• Exercise prompt:
Only the stretch of the listing below that runs from the line with "global_connect" through the line with "Outcome: Non-clock buffer" is to be printed, exactly and with both ends.

• Supplied information:
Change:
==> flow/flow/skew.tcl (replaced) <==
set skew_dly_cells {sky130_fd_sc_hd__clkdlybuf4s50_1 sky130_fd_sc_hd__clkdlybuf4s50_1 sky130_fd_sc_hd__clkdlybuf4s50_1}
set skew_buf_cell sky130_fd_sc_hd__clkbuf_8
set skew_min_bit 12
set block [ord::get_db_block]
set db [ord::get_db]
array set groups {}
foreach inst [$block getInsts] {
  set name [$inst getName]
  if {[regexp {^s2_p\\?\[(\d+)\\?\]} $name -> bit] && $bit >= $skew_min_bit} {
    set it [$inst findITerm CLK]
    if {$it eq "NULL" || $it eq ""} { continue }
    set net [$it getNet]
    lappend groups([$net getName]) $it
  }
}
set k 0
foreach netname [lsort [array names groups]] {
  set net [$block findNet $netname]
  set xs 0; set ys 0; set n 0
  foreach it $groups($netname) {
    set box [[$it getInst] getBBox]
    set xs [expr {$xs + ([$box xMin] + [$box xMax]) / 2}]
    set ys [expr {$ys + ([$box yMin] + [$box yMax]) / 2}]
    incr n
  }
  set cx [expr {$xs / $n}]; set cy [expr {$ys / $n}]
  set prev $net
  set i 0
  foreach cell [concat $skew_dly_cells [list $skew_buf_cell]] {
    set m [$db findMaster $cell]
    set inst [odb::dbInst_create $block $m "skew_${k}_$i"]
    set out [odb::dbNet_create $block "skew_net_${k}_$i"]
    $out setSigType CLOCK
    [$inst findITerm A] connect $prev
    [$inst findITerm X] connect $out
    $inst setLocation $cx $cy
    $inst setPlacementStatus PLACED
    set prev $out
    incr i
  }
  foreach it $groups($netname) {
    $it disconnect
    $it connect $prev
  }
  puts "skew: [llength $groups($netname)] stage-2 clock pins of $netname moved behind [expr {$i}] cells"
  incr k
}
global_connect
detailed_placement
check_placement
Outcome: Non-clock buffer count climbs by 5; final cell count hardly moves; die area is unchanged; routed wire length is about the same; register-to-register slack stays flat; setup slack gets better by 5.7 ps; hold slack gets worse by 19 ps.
* * *
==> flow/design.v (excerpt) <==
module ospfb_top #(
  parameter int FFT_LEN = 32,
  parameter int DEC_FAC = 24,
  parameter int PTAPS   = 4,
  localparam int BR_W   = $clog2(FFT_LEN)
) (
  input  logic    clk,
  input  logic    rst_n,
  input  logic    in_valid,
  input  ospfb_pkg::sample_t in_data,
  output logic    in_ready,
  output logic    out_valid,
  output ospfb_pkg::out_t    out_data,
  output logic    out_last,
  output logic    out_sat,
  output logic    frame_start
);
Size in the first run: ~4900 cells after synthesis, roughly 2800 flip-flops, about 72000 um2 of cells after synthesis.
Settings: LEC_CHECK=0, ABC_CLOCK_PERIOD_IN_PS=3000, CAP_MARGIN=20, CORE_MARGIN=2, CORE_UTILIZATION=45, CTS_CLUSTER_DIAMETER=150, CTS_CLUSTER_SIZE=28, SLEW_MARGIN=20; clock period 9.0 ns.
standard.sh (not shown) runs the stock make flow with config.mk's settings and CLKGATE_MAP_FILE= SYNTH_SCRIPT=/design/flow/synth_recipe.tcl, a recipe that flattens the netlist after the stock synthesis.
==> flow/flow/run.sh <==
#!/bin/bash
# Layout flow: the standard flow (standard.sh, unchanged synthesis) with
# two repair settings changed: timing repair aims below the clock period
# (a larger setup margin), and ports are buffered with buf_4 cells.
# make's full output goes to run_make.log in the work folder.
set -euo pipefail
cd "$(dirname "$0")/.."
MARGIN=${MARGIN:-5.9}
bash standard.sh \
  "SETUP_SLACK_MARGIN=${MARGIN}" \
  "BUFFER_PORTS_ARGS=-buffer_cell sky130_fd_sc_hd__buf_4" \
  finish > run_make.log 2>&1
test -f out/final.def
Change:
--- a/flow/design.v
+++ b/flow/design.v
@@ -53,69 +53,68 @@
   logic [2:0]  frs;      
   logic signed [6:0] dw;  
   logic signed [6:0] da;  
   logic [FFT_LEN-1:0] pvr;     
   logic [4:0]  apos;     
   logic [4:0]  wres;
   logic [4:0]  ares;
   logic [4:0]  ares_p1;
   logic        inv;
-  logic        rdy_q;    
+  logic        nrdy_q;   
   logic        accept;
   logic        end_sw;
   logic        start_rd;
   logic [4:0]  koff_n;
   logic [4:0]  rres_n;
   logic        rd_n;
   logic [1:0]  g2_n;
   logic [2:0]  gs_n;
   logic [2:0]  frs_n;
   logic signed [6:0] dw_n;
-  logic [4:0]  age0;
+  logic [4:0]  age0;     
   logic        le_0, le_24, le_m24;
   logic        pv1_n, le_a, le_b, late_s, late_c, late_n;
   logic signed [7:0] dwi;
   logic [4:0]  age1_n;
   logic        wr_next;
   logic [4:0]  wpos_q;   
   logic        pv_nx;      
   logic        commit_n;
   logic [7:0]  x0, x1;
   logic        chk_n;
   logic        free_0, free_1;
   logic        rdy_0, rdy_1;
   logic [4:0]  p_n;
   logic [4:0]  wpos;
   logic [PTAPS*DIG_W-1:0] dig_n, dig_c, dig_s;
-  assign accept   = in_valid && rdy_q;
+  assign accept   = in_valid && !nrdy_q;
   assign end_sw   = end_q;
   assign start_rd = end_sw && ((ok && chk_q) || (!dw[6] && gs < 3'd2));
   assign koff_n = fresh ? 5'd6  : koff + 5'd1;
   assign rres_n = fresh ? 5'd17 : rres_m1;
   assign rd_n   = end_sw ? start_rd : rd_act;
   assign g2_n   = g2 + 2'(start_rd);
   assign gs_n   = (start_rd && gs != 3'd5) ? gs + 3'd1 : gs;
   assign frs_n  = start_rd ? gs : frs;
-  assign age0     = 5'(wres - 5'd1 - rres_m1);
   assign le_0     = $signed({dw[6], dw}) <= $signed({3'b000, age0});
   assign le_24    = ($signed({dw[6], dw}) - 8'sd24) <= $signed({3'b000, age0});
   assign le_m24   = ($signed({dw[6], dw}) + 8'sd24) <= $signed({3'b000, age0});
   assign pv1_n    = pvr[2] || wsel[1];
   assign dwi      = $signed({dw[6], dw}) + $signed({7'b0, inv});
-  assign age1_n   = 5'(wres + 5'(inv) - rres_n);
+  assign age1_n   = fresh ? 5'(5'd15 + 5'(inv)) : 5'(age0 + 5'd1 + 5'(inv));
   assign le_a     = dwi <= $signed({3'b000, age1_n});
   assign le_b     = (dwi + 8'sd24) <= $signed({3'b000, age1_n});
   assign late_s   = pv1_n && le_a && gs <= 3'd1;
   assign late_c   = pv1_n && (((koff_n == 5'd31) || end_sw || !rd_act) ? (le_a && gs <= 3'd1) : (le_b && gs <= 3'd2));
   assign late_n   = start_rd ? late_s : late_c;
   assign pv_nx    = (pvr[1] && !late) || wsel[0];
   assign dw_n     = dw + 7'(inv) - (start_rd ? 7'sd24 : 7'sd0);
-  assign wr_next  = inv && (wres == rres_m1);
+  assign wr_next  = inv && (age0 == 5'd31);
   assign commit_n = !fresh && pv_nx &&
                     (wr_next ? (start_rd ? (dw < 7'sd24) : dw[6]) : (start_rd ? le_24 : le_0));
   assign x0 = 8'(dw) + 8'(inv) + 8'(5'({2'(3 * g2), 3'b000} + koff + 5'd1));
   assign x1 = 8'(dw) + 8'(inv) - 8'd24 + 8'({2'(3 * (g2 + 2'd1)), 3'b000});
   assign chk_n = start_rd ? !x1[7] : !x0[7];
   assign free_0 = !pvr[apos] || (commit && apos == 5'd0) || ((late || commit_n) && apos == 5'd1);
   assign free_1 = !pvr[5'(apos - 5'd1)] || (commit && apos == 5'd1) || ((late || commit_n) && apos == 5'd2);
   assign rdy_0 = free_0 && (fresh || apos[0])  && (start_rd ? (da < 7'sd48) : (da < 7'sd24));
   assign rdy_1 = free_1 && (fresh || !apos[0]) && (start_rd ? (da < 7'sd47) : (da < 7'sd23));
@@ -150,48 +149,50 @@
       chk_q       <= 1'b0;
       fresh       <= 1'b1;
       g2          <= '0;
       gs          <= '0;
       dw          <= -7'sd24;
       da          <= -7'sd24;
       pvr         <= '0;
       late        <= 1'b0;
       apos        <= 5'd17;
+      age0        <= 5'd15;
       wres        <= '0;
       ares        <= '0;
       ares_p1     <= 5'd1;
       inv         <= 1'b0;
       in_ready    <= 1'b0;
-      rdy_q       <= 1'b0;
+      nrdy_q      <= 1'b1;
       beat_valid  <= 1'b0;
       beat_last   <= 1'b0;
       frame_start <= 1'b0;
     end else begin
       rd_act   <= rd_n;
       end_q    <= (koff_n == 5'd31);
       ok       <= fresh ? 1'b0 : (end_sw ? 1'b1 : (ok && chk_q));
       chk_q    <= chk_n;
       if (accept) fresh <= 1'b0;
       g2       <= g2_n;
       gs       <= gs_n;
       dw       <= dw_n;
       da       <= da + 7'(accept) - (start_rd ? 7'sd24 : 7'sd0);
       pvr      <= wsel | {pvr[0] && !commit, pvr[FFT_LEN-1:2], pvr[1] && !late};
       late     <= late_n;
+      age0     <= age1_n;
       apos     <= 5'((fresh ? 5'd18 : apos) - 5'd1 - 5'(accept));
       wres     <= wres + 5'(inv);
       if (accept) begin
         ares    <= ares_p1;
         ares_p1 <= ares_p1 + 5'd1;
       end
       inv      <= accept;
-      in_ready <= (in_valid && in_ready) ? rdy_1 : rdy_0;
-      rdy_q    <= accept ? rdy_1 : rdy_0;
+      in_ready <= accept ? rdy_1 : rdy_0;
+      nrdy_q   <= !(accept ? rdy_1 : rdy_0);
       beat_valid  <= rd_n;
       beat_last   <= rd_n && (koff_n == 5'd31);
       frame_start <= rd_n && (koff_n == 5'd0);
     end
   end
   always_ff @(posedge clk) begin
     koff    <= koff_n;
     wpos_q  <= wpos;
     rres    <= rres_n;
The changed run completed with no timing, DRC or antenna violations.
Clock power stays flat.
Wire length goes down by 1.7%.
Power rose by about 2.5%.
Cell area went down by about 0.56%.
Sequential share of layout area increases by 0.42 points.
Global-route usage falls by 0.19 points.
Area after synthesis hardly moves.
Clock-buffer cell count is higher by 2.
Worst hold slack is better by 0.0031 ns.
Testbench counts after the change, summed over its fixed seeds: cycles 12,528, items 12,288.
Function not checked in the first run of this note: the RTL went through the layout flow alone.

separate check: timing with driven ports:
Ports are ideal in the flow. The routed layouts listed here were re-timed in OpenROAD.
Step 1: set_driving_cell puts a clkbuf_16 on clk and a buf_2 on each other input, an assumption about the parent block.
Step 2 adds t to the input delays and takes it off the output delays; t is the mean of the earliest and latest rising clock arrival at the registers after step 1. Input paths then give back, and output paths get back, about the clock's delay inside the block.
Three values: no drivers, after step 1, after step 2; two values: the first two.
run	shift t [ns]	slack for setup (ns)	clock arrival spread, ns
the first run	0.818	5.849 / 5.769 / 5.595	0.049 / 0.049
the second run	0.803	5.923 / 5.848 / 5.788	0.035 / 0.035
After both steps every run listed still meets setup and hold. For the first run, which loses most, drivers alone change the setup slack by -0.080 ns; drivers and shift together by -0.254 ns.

• Response to this task:
global_connect
detailed_placement
check_placement
Outcome: Non-clock buffer count climbs by 5; final cell count hardly moves; die area is unchanged; routed wire length is about the same; register-to-register slack stays flat; setup slack gets better by 5.7 ps; hold slack gets worse by 19 ps.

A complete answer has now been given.